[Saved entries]
· · ·
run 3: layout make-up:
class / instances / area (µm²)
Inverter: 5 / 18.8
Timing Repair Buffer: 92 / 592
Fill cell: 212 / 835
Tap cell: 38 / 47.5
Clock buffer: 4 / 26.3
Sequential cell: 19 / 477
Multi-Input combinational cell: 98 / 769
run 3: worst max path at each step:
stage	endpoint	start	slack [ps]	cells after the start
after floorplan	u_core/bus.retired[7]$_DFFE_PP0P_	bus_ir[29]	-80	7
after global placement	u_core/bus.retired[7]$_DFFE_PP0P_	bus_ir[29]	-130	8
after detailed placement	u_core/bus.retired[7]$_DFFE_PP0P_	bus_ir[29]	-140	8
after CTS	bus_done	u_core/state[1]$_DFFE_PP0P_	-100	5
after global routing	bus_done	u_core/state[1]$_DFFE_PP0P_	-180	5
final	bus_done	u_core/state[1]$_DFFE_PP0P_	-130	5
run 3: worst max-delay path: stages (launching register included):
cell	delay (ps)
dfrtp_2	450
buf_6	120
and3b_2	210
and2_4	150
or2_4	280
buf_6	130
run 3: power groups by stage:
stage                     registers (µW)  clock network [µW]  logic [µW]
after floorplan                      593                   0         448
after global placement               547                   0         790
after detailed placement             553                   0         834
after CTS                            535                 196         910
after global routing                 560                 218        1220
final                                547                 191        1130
· · ·
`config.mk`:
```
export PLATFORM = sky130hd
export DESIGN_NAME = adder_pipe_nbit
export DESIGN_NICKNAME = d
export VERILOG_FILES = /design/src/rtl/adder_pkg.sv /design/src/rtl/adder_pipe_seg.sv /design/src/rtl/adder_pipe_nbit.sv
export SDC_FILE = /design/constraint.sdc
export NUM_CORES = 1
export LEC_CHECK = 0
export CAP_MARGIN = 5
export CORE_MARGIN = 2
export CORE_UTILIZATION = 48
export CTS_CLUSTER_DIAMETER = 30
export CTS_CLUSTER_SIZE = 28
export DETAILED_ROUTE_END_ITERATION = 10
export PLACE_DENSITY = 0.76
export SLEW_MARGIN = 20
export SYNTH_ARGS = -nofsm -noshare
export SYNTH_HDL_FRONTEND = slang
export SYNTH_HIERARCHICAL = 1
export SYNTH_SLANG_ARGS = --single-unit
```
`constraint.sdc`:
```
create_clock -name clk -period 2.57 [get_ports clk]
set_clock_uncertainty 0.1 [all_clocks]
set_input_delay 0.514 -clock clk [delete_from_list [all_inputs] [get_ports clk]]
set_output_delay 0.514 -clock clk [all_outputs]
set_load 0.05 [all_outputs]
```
· · ·
» **Work required**
Lines with "state": find them in the data and copy each one.

» **Solution below**
after CTS	bus_done	u_core/state[1]$_DFFE_PP0P_	-100	5
after global routing	bus_done	u_core/state[1]$_DFFE_PP0P_	-180	5
final	bus_done	u_core/state[1]$_DFFE_PP0P_	-130	5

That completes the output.